• [Source material]:
Source: an optimization exercise on an open RTL-to-GDS flow (aim: small area and a short achievable clock period). Production flows keep margins and buffers that such runs may drop. Only simulation tests tie the RTL to the original design; equivalence was not proved. Power figures rest on the tool's default switching activity, not on a simulated workload.

==> flow/design.v <==
module pwm_ch (
	input  logic        clk_i,
	input  logic        rst_ni,
	input  logic [1:0]  ctrl_i,    
	input  logic [31:0] div_i,
	input  logic        div_v_i,
	input  logic [31:0] per_i,
	input  logic        per_v_i,
	input  logic [31:0] dc_i,
	input  logic        dc_v_i,
	output logic        pts_o,
	output logic        pts_d_o,   
	output logic        oe_o
);
	logic [31:0] c1;
	logic        ph;
	logic [31:0] pc;
	function automatic lt32;
		input [31:0] a;
		input [31:0] b;
		reg [31:0] l, e;
		integer i, s;
		begin
			l = ~a & b;
			e = ~(a ^ b);
			for (s = 1; s < 32; s = s * 2)
				for (i = 0; i < 32; i = i + 2 * s) begin
					l[i] = l[i + s] | (e[i + s] & l[i]);
					e[i] = e[i + s] & e[i];
				end
			lt32 = l[0];
		end
	endfunction
	function automatic [31:0] pre32;
		input [31:0] a;
		reg [31:0] p;
		integer i, s;
		begin
			p = {a[30:0], 1'b1};
			for (s = 1; s < 32; s = s * 2)
				for (i = 0; i < 32; i = i + 1)
					if ((i / s) % 2 == 1)
						p[i] = p[i] & p[(i / s) * s - 1];
			pre32 = p;
		end
	endfunction
	wire en    = ctrl_i[1];
	wire match = div_v_i ? (c1 == div_i) : (c1 == 32'd0);
	wire tick  = en & match & ~ph;
	wire wrap  = ~per_v_i | ~lt32(pc, per_i);
	wire below = dc_v_i & lt32(pc, dc_i);
	wire load  = tick & ctrl_i[0];
	wire [31:0] c1_inc = c1 ^ pre32(c1);
	wire [31:0] pc_inc = pc ^ pre32(pc);
	assign pts_d_o = load ? below : pts_o;
	always_ff @(posedge clk_i or negedge rst_ni)
		if (!rst_ni) begin
			c1    <= 32'd1;
			ph    <= 1'b0;
			pc    <= 32'd0;
			pts_o <= 1'b0;
			oe_o  <= 1'b0;
		end else begin
			if (en)
				c1 <= match ? 32'd1 : c1_inc;
			ph    <= ph ^ (en & match);
			if (load)
				pc <= wrap ? 32'd0 : pc_inc;
			pts_o <= pts_d_o;
			oe_o  <= oe_o | load;
		end
endmodule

• [Exercise aim]:
After reading the material above, tally the lines that include the string "begin" and give only the number.

• [Output of the exercise]:
5